Creating artistic asylum at Fremantle Arts Centre

16 March 2022

Less than a year into his tenure at Fremantle Arts Centre, curator Glenn Iseger-Pilkington has made a splash with his first exhibition, “Undertow”, but that’s the tip of the iceberg in terms of the centre’s plans, discovers Rania Ghandour.

As many of us know, Fremantle Arts Centre was built by convicts in the 1860s and housed what was then called a “lunatic asylum”. The difficult history of this beautiful building and its grounds has prompted many conversations among those who work there about it becoming another kind of asylum.

Without the derogatory word “lunatic,” says Fremantle Arts Centre (FAC) Director Anna Reece, “you’re left with an asylum, a sanctuary, a place to feel safe and supported.”

Fremantle Arts Centre's visual arts curator, pictured is a headshot of Glenn Iseger-Pilkngton. He is smiling and wears a lime green shirt.
Glenn Iseger-Pilkington. Photo: Rebecca Mansell

Reece has been at FAC’s helm for just shy of one year. In mid-2021 she was joined by Glenn Iseger-Pilkington. As FAC’s Curator Visual Arts, he has big plans to support this vision of creating a sanctuary for artists.

Iseger-Pilkington believes that the role of the curator – in commissioning art and holding and making space for artists – is vital to the success of galleries and art centres.

After growing up in the Kimberley and Bunbury, Iseger-Pilkington moved to Perth after high school and studied visual arts at university. It was here that he became interested in curation.

Fremantle Arts Centre director Anna Reece is pictured. She stands in front of a wall covered in luxuriant foliage. Her arms are folded and she has a small smile on her face.
Anna Reece. Photo: Jessica Wyld

“Curating is cool because you get to work with art, but you also get to work with words and you get to work with artists,” he says.

Working with art and art collections made sense to someone who had always been obsessed with objects and the meaning and stories they hold.

Iseger-Pilkington is a Nhanda and Noongar man with family from the Netherlands and Scotland. His family were strong influences on his attitudes to art.

“I think that for me, growing up in an Aboriginal family, making art is often functional,” he says. “Making is about filling up time or about making something for a family member.

“For example, my grandfather was an amazing emu egg carver, but I don’t think he ever sold anything, it was always just for other people.”

As a child, Iseger-Pilkington would constantly follow his grandfather around, asking him questions about what he was doing or making.
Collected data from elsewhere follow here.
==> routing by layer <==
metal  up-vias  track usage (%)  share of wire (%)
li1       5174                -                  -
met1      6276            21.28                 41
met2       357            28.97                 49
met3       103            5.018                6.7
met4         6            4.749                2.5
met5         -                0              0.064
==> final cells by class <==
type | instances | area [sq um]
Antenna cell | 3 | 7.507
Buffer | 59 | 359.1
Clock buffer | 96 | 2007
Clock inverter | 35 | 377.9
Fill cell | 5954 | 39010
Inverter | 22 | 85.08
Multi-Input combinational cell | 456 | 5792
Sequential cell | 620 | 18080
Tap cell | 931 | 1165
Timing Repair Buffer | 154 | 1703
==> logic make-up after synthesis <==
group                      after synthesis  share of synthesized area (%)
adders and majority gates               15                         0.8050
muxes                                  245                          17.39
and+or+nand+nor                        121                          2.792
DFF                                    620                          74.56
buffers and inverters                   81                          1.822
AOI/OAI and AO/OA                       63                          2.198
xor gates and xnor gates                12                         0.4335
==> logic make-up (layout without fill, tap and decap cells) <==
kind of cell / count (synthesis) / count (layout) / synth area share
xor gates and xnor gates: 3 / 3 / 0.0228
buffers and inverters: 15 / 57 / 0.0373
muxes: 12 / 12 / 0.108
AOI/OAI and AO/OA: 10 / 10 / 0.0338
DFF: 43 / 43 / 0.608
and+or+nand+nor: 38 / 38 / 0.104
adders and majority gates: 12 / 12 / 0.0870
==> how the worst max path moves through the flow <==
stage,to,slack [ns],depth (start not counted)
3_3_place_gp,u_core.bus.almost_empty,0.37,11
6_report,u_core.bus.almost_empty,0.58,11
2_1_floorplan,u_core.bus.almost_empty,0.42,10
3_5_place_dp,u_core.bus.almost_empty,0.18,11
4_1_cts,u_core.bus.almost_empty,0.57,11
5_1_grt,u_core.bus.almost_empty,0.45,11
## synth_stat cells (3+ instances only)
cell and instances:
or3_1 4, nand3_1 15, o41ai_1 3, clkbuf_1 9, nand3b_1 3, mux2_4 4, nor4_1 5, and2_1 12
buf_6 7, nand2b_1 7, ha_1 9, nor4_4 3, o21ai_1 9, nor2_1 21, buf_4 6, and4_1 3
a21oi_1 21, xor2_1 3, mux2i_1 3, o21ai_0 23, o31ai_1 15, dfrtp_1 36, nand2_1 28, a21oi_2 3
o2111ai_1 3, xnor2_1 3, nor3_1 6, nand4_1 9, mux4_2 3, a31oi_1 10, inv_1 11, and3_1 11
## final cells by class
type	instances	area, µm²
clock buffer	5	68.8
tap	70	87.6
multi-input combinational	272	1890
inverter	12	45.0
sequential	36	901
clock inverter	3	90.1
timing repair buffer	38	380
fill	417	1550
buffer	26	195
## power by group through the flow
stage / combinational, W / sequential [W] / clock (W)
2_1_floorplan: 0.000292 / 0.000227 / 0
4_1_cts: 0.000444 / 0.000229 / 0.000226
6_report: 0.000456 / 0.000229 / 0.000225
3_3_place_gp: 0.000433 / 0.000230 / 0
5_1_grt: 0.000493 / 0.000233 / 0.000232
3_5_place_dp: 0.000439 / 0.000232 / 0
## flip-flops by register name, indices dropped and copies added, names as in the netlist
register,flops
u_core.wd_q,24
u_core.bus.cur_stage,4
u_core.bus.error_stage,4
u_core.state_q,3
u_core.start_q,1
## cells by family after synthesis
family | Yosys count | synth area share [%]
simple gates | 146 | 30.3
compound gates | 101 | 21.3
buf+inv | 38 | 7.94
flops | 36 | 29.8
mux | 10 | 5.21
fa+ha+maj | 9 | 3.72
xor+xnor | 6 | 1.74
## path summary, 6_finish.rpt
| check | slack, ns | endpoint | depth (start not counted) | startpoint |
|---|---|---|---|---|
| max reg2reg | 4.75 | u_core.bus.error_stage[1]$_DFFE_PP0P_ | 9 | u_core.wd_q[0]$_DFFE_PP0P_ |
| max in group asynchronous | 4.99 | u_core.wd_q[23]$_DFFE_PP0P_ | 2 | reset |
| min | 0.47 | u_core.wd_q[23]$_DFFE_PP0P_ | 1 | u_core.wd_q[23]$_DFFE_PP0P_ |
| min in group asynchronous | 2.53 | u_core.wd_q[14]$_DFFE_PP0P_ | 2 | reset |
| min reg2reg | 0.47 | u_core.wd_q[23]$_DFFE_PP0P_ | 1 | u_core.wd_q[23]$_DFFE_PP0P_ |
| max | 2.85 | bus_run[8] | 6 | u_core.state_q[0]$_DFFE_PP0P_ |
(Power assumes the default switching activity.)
<file path="src/rtl/ws_seq_pkg.sv">
// Shared types and elaboration helpers for the WS281x frame sequencer.
// Holds the FSM state encoding, counter width sizing and timing legality check.
package ws_seq_pkg;

  typedef enum logic [1:0] {
    IDLE  = 2'd0,
    SEND  = 2'd1,
    LATCH = 2'd2
  } state_t;

  // Counter width for n states; never narrower than one bit.
  function automatic int cnt_w(input int n);
    return (n <= 2) ? 1 : $clog2(n);
  endfunction

  function automatic bit timing_ok(input int nss, input int t0h, input int t1h,
                                   input int bits, input int lat_ticks);
    return (t0h > 0) && (t0h < t1h) && (t1h < nss) && (bits > 0) && (lat_ticks > 0);
  endfunction

endpackage

</file>
<file path="src/rtl/ws_bit_encoder.sv">
// One-wire bit-slot encoder: NS tick counter plus registered DOUT.
// DOUT is computed from the next-cycle tick and bit so it lines up with NS.
module ws_bit_encoder
  import ws_seq_pkg::*;
#(
  parameter int NSS = 64,
  parameter int T0H = 20,
  parameter int T1H = 40,
  localparam int NS_W = cnt_w(NSS)
) (
  input  logic            CLK,
  input  logic            RST,
  input  logic            en,
  input  logic            dout_en,
  input  logic            bit_val,
  output logic [NS_W-1:0] ns,
  output logic            dout,
  output logic            bit_end
);

  localparam logic [31:0] T0H_U = 32'(T0H);
  localparam logic [31:0] T1H_U = 32'(T1H);

  logic [NS_W-1:0] ns_nxt;
  logic            dout_nxt;

  always_comb begin
    bit_end  = en && (ns == NS_W'(NSS - 1));
    ns_nxt   = '0;
    if (en && !bit_end) ns_nxt = ns + 1'b1;
    dout_nxt = dout_en && (32'(ns_nxt) < (bit_val ? T1H_U : T0H_U));
  end

  always_ff @(posedge CLK) begin
    if (RST) begin
      ns   <= '0;
      dout <= 1'b0;
    end else begin
      ns   <= ns_nxt;
      dout <= dout_nxt;
    end
  end

endmodule

</file>
<file path="src/rtl/ws_frame_sequencer.sv">
// WS281x frame sequencer: START/BUSY/DONE handshake, frame-buffer prefetch
// addressing, serial DOUT waveform, latch gap and optional continuous refresh.
module ws_frame_sequencer
  import ws_seq_pkg::*;
#(
  parameter int MAX_PIXELS  = 256,
  parameter int BITS        = 24,
  parameter int NSS         = 64,
  parameter int T0H         = 20,
  parameter int T1H         = 40,
  parameter int LATCH_TICKS = 3200,
  localparam int PIX_W = cnt_w(MAX_PIXELS + 1),
  localparam int BIT_W = cnt_w(BITS),
  localparam int NS_W  = cnt_w(NSS)
) (
  input  logic             CLK,
  input  logic             RST,
  input  logic             START,
  input  logic             CONTINUOUS,
  input  logic [PIX_W-1:0] PIXEL_COUNT,
  input  logic [BITS-1:0]  PIXEL_DATA,
  output logic [PIX_W-1:0] NEXT_ADDR,
  output logic [PIX_W-1:0] PIXEL,
  output logic [BIT_W-1:0] BIT,
  output logic [NS_W-1:0]  NS,
  output logic             DOUT,
  output logic             BUSY,
  output logic             DONE
);

  localparam int LAT_W = cnt_w(LATCH_TICKS);

  if (!timing_ok(NSS, T0H, T1H, BITS, LATCH_TICKS)) begin : g_bad_timing
    $error("ws_frame_sequencer: illegal timing parameters");
  end

  state_t           state_q, state_nxt;
  logic [PIX_W-1:0] pixel_q, pixel_nxt;
  logic [BIT_W-1:0] bit_q, bit_nxt;
  logic [BITS-1:0]  shreg_q, shreg_nxt;
  logic [PIX_W-1:0] addr_q, addr_nxt;
  logic [PIX_W-1:0] count_q, count_nxt;
  logic [LAT_W-1:0] lat_q, lat_nxt;
  logic             busy_q, busy_nxt;
  logic             done_q, done_nxt;
  logic             accept;
  logic             bit_end;
  logic             last_pixel;

  assign last_pixel = ((PIX_W + 1)'(pixel_q) + 1'b1) == (PIX_W + 1)'(count_q);

  always_comb begin
    state_nxt = state_q;
    pixel_nxt = pixel_q;
    bit_nxt   = bit_q;
    shreg_nxt = shreg_q;
    addr_nxt  = addr_q;
    count_nxt = count_q;
    lat_nxt   = lat_q;
    busy_nxt  = busy_q;
    done_nxt  = 1'b0;
    accept    = 1'b0;

    case (state_q)
      IDLE: begin
        addr_nxt = '0;
        if (START && (PIXEL_COUNT != '0)) accept = 1'b1;
      end
      SEND: begin
        if (bit_end) begin
          shreg_nxt = shreg_q << 1;
          if (bit_q == BIT_W'(BITS - 1)) begin
            bit_nxt = '0;
            if (last_pixel) begin
              state_nxt = LATCH;
              pixel_nxt = '0;
              addr_nxt  = '0;
              lat_nxt   = '0;
            end else begin
              pixel_nxt = pixel_q + 1'b1;
              shreg_nxt = PIXEL_DATA;
              addr_nxt  = addr_q + 1'b1;
            end
          end else begin
            bit_nxt = bit_q + 1'b1;
          end
        end
      end
      LATCH: begin
        if (lat_q == LAT_W'(LATCH_TICKS - 1)) begin
          done_nxt = 1'b1;
          // Continuous refresh reuses the accept path so the next frame starts with no gap.
          if (CONTINUOUS && (PIXEL_COUNT != '0)) begin
            accept = 1'b1;
          end else begin
            state_nxt = IDLE;
            busy_nxt  = 1'b0;
          end
        end else begin
          lat_nxt = lat_q + 1'b1;
        end
      end
      default: begin
        state_nxt = IDLE;
        busy_nxt  = 1'b0;
      end
    endcase

    if (accept) begin
      count_nxt = (PIXEL_COUNT > PIX_W'(MAX_PIXELS)) ? PIX_W'(MAX_PIXELS) : PIXEL_COUNT;
      shreg_nxt = PIXEL_DATA;
      addr_nxt  = PIX_W'(1);
      pixel_nxt = '0;
      bit_nxt   = '0;
      busy_nxt  = 1'b1;
      state_nxt = SEND;
    end
  end

  always_ff @(posedge CLK) begin
    if (RST) begin
      state_q <= IDLE;
      pixel_q <= '0;
      bit_q   <= '0;
      shreg_q <= '0;
      addr_q  <= '0;
      count_q <= '0;
      lat_q   <= '0;
      busy_q  <= 1'b0;
      done_q  <= 1'b0;
    end else begin
      state_q <= state_nxt;
      pixel_q <= pixel_nxt;
      bit_q   <= bit_nxt;
      shreg_q <= shreg_nxt;
      addr_q  <= addr_nxt;
      count_q <= count_nxt;
      lat_q   <= lat_nxt;
      busy_q  <= busy_nxt;
      done_q  <= done_nxt;
    end
  end

  ws_bit_encoder #(
    .NSS (NSS),
    .T0H (T0H),
    .T1H (T1H)
  ) u_enc (
    .CLK     (CLK),
    .RST     (RST),
    .en      (state_q == SEND),
    .dout_en (state_nxt == SEND),
    .bit_val (shreg_nxt[BITS-1]),
    .ns      (NS),
    .dout    (DOUT),
    .bit_end (bit_end)
  );

  assign NEXT_ADDR = addr_q;
  assign PIXEL     = pixel_q;
  assign BIT       = bit_q;
  assign BUSY      = busy_q;
  assign DONE      = done_q;

endmodule

</file>
<file path="config.mk">
export PLATFORM = sky130hd
export DESIGN_NAME = ws_frame_sequencer
export DESIGN_NICKNAME = d
export VERILOG_FILES = /design/src/rtl/ws_seq_pkg.sv /design/src/rtl/ws_bit_encoder.sv /design/src/rtl/ws_frame_sequencer.sv
export SDC_FILE = /design/constraint.sdc
export NUM_CORES = 1
export LEC_CHECK = 0
export CAP_MARGIN = 15
export CORE_MARGIN = 10
export CORE_UTILIZATION = 47
export CTS_CLUSTER_DIAMETER = 100
export CTS_CLUSTER_SIZE = 12
export DETAILED_ROUTE_END_ITERATION = 12
export GPL_ROUTABILITY_DRIVEN = 0
export MAX_ROUTING_LAYER = met4
export PLACE_DENSITY_LB_ADDON = 0.15
export REMOVE_ABC_BUFFERS = 1
export SLEW_MARGIN = 10
export SYNTH_ARGS = -nofsm -noshare
export SYNTH_HDL_FRONTEND = slang
export SYNTH_SLANG_ARGS = --single-unit
</file>
<file path="constraint.sdc">
create_clock -name CLK -period 3.6 [get_ports CLK]
set_clock_uncertainty 0.1 [all_clocks]
set_input_delay 0.36 -clock CLK [delete_from_list [all_inputs] [get_ports CLK]]
set_output_delay 0.36 -clock CLK [all_outputs]
set_load 0.02 [all_outputs]
</file>
# Word-level counts from Yosys, hierarchy flattened

Cells that the tools add are included.

Bits in registers: 79

Add/subtract/negate cells: 6
Order comparisons: 2
Equal/unequal tests: 16
Muxes and demuxes: 36
Bitwise gates (word level): 1
Reductions and logical operators: 23

Operator list:

| operator                                             | count |
|---|---|
| two-way mux 24 bit                                   | 5 |
| two-way mux 12 bit                                   | 4 |
| two-way mux 9 bit                                    | 5 |
| less-than comparator 6 x 32 -> 1 bit                 | 1 |
| case mux 12 bit (2 select lines)                     | 1 |
| adder 9 x 1 -> 9 bit, second input constant          | 2 |
| case mux 9 bit (2 select lines)                      | 1 |
| adder 12 x 1 -> 12 bit, second input constant        | 1 |
| == test 12 bit, second input constant                | 1 |
| two-way mux 2 bit                                    | 6 |
| two-way mux 6 bit                                    | 2 |
| != test 3 bit, second input constant                 | 4 |
| AND reduction 3 bit                                  | 4 |
| adder 9 x 1 -> 10 bit, second input constant         | 1 |
| == test 10 x 9 -> 1 bit                              | 1 |
| greater-than comparator 9 bit, second input constant | 1 |
| nonzero test 9 bit                                   | 1 |
| two-way mux 1 bit                                    | 8 |
| != test 2 bit, second input constant                 | 4 |
| nonzero test 2 bit                                   | 4 |
| adder 6 x 1 -> 6 bit, second input constant          | 1 |
| == test 6 bit, second input constant                 | 1 |
| case mux 2 bit (3 select lines)                      | 1 |
| OR reduction 2 bit                                   | 3 |
| other kinds (14)                                     | 21 |

# Logic depth before layout (Yosys ltp)

Gate-level depths: netlist of run 1.

Depth in word-level cells: 10
Mapped depth: 14
Gate-level depth less buffers: 13

# Modules after synthesis

A second synthesis of run 1 with hierarchy kept.

Cell total of the unflattened synthesis: 468
Area, all modules: 4,105.2 µm²

Modules (own cells, without submodules):

| module             | instances | cells each | area an instance (µm²) |
|---|---|---|---|
| ws_frame_sequencer | 1         | 427        | 3,739.8 |
| ws_bit_encoder     | 1         | 41         | 365.4 |

# Least setup slack after synthesis of run 1

OpenSTA, ideal clock, no wires.

Path kind: reg2reg
Start point: register pixel_q[1] (netlist: PIXEL[1])
End point: register u_enc.dout
Setup time: 0.059 ns
Arrival: 3.381 ns
Data required time: 3.441 ns
Setup slack: 0.060 ns
Cell stages (with the launch flop): 15
Path buffers: 1
Clock period less this slack: 3.540 ns
Path through: dfxtp_1 -> ha_1 -> clkbuf_1 -> xor2_1 -> o221ai_1 -> a32oi_1 -> and4_4 -> o21ai_4 -> a222oi_1 -> inv_1 -> ha_1 -> a21o_1 -> a21oi_1 -> and3_1 -> a21o_1

Word-level cells in the longest chain between the ends: 10
Elaborated cells between the ends (all ways): 16
Classes of those cells: add/sub: 1; order compare: 1; eq/ne: 2; mux: 11; reduce/logical: 1

Ends and longest elaborated chain:

| element                              | line                      | source |
|---|---|---|
| start, declared                      | ws_frame_sequencer.sv:38  | `logic [PIX_W-1:0] pixel_q, pixel_nxt;` |
| start signal, assigned               | ws_frame_sequencer.sv:133 | `pixel_q <= pixel_nxt;` |
| adder 9 x 1 -> 10 bit (*)            | ws_frame_sequencer.sv:50  | `assign last_pixel = ((PIX_W + 1)'(pixel_q) + 1'b1) == (PIX_W + 1)'(count_q);` |
| == test 10 x 9 -> 1 bit (*)          | ws_frame_sequencer.sv:50  |  |
| two-way mux 24 bit                   | ws_frame_sequencer.sv:74  | `if (last_pixel) begin` |
| two-way mux 24 bit                   | ws_frame_sequencer.sv:72  | `if (bit_q == BIT_W'(BITS - 1)) begin` |
| two-way mux 24 bit                   | ws_frame_sequencer.sv:70  | `if (bit_end) begin` |
| two-way mux 24 bit                   | ws_frame_sequencer.sv:64  | `case (state_q)` |
| two-way mux 24 bit                   | ws_frame_sequencer.sv:109 | `if (accept) begin` |
| two-way mux 6 bit                    | ws_bit_encoder.sv:31      | `dout_nxt = dout_en && (32'(ns_nxt) < (bit_val ? T1H_U : T0H_U));` |
| less-than comparator 6 x 32 -> 1 bit | ws_bit_encoder.sv:31      |  |
| logical AND 1 bit (*)                | ws_bit_encoder.sv:31      |  |
| end signal, assigned                 | ws_bit_encoder.sv:40      | `dout <= dout_nxt;` |
| end, declared                        | ws_bit_encoder.sv:17      | `output logic dout,` |

Every way passes the cells marked *; elsewhere a longest branch is shown, timed or not. The select of a mux whose other input is x is not followed.
A chain may end at the register's enable or synchronous reset.

# Final worst setup path of run 1

Start point: register pixel_q[0] (netlist: PIXEL[0])
End point: register u_enc.dout

The elaborated chain is that of the path after synthesis.

==> results of run 1 <==
## state kept, by name (all words and copies together) (netlist names)
name        count
lat_q          12
count_q         9
u_enc.ns        6
state_q         2
NEXT_ADDR       9
BIT             5
shreg_q        24
BUSY            1
u_enc.dout      1
PIXEL           9
DONE            1
## final timing paths
check                                               from                       end  depth (start not counted)
worst max-delay path               PIXEL[0]$_SDFFE_PP0P_     u_enc.dout$_SDFF_PP0_                         13
worst min-delay path            shreg_q[12]$_SDFFE_PP0P_  shreg_q[12]$_SDFFE_PP0P_                          2
worst max register to register     PIXEL[0]$_SDFFE_PP0P_     u_enc.dout$_SDFF_PP0_                         13
worst min register to register  shreg_q[12]$_SDFFE_PP0P_  shreg_q[12]$_SDFFE_PP0P_                          2
## routing by layer
metal  track usage  vias to the layer above
li1              -                     1805
met1         0.216                     1718
met2         0.274                      107
met3        0.0348                       16
met4        0.0586                        0
met5             -                        -
## stage by stage
step / hold WS (ns) / utilization / std cells
4_1_cts: 0.355 / 0.623 / 628
2_1_floorplan: 0.325 / - / 425
3_3_place_gp: 0.338 / 0.595 / 613
3_5_place_dp: 0.344 / 0.595 / 613
5_1_grt: 0.369 / 0.623 / 628
6_report: 0.354 / 0.623 / 628
## critical path, stage by stage, from the launching register on
cell and delay [ns]:
dfxtp_1 0.32, ha_1 0.27, and4_1 0.22, or4_1 0.39, a32oi_1 0.26, and4_4 0.28
o21ai_4 0.06, a222oi_1 0.38, inv_1 0.08, ha_1 0.29, a21o_1 0.19, a21oi_1 0.16
and3_1 0.17, a21o_1 0.10
## cell usage in the layout, fill, tap and decap left out, drive strengths merged, types with 3 or more instances in the layout
cell           count
nor2b              3
xor2              12
nand4              9
and4               5
a31oi              3
a22oi             24
inv               11
nor3               8
o21ai             21
clkdlybuf4s50     68
mux2i              3
buf               18
nand3             18
nand2b             3
a21oi             49
dfxtp             79
and3               8
o31ai              3
o41ai              4
xnor2             10
a22o               6
or4                5
nor2              39
or3                8
nor4               3
ha                 8
nor3b              3
o211ai             5
clkbuf            10
a41oi              3
nand2             48
## cell families (layout without fill, tap and decap cells)
| group | Yosys count | count (layout) | share of synthesized area |
|---|---|---|---|
| buf+inv | 34 | 111 | 0.0381 |
| fa+ha+maj | 8 | 8 | 0.0263 |
| simple gates | 169 | 169 | 0.225 |
| xor+xnor | 22 | 22 | 0.0506 |
| compound gates | 134 | 134 | 0.237 |
| mux | 3 | 3 | 0.00788 |
| flops | 79 | 79 | 0.415 |
## synthesized netlist by cell type, types with 3 or more instances
library cell / instances / area [sq um]
dfxtp_1: 79 / 1580
a21oi_1: 49 / 245
nand2_1: 48 / 180
nor2_1: 39 / 146
a22oi_1: 24 / 180
o21ai_0: 19 / 95.1
nand3_1: 18 / 90.1
clkbuf_1: 14 / 52.6
xor2_1: 12 / 105
inv_1: 10 / 37.5
xnor2_1: 10 / 87.6
and3_1: 8 / 50.1
buf_2: 8 / 40.0
ha_1: 8 / 100
nand4_1: 8 / 50.1
nor3_1: 8 / 40.0
or3_1: 8 / 50.1
a22o_1: 6 / 52.6
o211ai_1: 5 / 37.5
or4_1: 5 / 37.5
and4_1: 4 / 35.0
o41ai_1: 4 / 35.0
a31oi_1: 3 / 18.8
a41oi_1: 3 / 26.3
mux2i_1: 3 / 30.0
nand2b_1: 3 / 18.8
nor2b_1: 3 / 18.8
nor3b_1: 3 / 22.5
nor4_1: 3 / 18.8
## final cells by class
cell class	instances	area, sq um	area share
repair buffers	86	816	0.168
clock inverters	5	81.3	0.0167
clock buffers	10	138	0.0283
multi-input cells	336	2080	0.428
well taps	102	128	0.0262
flip-flops and latches	79	1580	0.326
inverters	10	37.5	0.00771
## power by group through the flow
stage          Clock, W  Combinational (W)  Sequential (W)
3_3_place_gp          0           0.000180        0.000938
5_1_grt        0.000777           0.000201        0.000922
3_5_place_dp          0           0.000183        0.000939
2_1_floorplan         0          0.0000852        0.000940
4_1_cts        0.000746           0.000183        0.000919
6_report       0.000733           0.000182        0.000919
## timing repair
| action | in CTS | in global routing |
|---|---|---|
| endpoints found under the setup margin | 0 | 1 |
| gates resized for setup | 0 | 2 |
| buffers inserted | 0 | 0 |
==> flow_summary.yaml, run 1 <==
run_status:
  status: "finished, final reports clean"
grt:
  gr-total-overflow: 0
  grt_pass1_vias: 3486
  antenna_found_initial: 0
  grt_first_pass_wirelength_mm: 16.6
  grt_max_degree: 35
  grt.total_usage: 0.173
pwr:
  pwr-share-clk: 0.400
  powerDensity_nw_per_um2: 377
  intPower_w: 0.00140
  ir_drop_uv: 257
  p_leak_nw: 1.74
  switching_share: 0.238
  power_frac_comb: 0.099
  power.total_w: 0.00183
  pwr-share-seq: 0.501
  power_switching_w: 0.000437
detailed_routing:
  ant_nets: 0
  via_count: 3646
  routed-wl-met3_um: 556
  vias_per_cell: 5.81
  dr.first_iter.drc_count: 213
  drtPass1Iterations: 5
  met1Wirelength_mm: 4.40
  drc_errors: 0
  wl_per_cell_um: 16.1
  wl_met2_mm: 4.99
  wl_mm: 10.1
  highest_layer: "met4"
cts:
  insertion_delay_ns: 0.35
  cts_htree_levels: 3
  cts_hold_buf: 0
  numCtsBuffers: 9
  path_clk_slew_ns: 0.08
  clockBufferDepth: 2
  cts_tree: "done"
  root_buffer: "clkbuf_8"
  clock-sinks: 79
timing:
  post-route-min-period_ns: 3.33
  relSlewSlack: 0.544
  worst_pin_slew_ns: 0.684
  final-hold-violation-count: 0
  drv_slew: 0
  period_share: 0.924
  tns_ns: 0
  rsz0062_at_grt: "no"
  fin_ws_ns: 0.273
  setup_viol: 0
  fmax_mhz: 301
yosys:
  syn_area_per_cell_sq_um: 8.48
  synth-seq-area-share: 0.415
  synth_cell_types: 56
  ys_warn_count: 0
  synth_edf_count: 0
  syn_area_sq_um: 3810
  netlist_instances: 449
  synth_ff_type: "dfxtp_1"
  ys_ff_latch: 79
  async_flop_share: 0
cells_and_area:
  num-fill-cells: 679
  drive_gt1_frac: 0.0817
  num-nets-final: 567
  syn_to_final_growth_pct: 27.8
  antenna_cells: 0
  stdcell_area_sq_um: 4870
setup_path:
  end_kind: "flop"
  start_kind: "flop"
  critical_path_class: "flop to flop"
  crit_arrival_ns: 3.52
  cp.required_ns: 3.79
  reg2reg_slack_ns: 0.27
  critPathMaxFanout: 6
flow_run:
  cap_violations: 0
floorplan:
  start_util: 0.488
  die_h_um: 110
  die_area_sq_um: 12100
  coreArea_sq_um: 7810
  row_count: 32
  die_w_um: 110
  ioPinCount: 69
worst_hold_path:
  min_path_type: "flop to flop"
placement:
  pre_cts_slack_ns: 0.206
  dpl.hpwl_mm: 7.46
  placed_area_sq_um: 4640
  place.port_buffers: 68
(Power assumes the default switching activity.)
==> run 2, diff against run 1 <==
--- a/config.mk
+++ b/config.mk
@@ -9,3 +9,3 @@
 export CORE_MARGIN = 10
-export CORE_UTILIZATION = 47
+export CORE_UTILIZATION = 48
 export CTS_CLUSTER_DIAMETER = 100
@@ -20,2 +20,3 @@
 export SYNTH_HDL_FRONTEND = slang
+export SYNTH_HIERARCHICAL = 1
 export SYNTH_SLANG_ARGS = --single-unit
--- a/constraint.sdc
+++ b/constraint.sdc
@@ -4,2 +4,2 @@
 set_output_delay 0.36 -clock CLK [all_outputs]
-set_load 0.02 [all_outputs]
+set_load 0.005 [all_outputs]
==> run 2 against run 1 <==
Largest power group unchanged. Wire length is 0.30% higher. Sequential share of layout area is 1.2 points lower. Synthesized cell count increased by 4.2%. Worst setup slack better by 0.089 ns.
He was also influenced by visits to his Dutch grandparents.

“In their house, all of these objects were like little portals to Europe, and they were things that helped me understand who I was,” he says.

“As someone who’s biracial, who’s queer, who connects with lots of different communities through their work, I’m more interested in making exhibitions that help us to understand the ways we connect and what brings us together.”

This led to his ongoing interest in objects, in space, in architecture. “Ever since I was a little kid I was constantly rearranging my bedroom, creating new spaces by repositioning things,” he recalls.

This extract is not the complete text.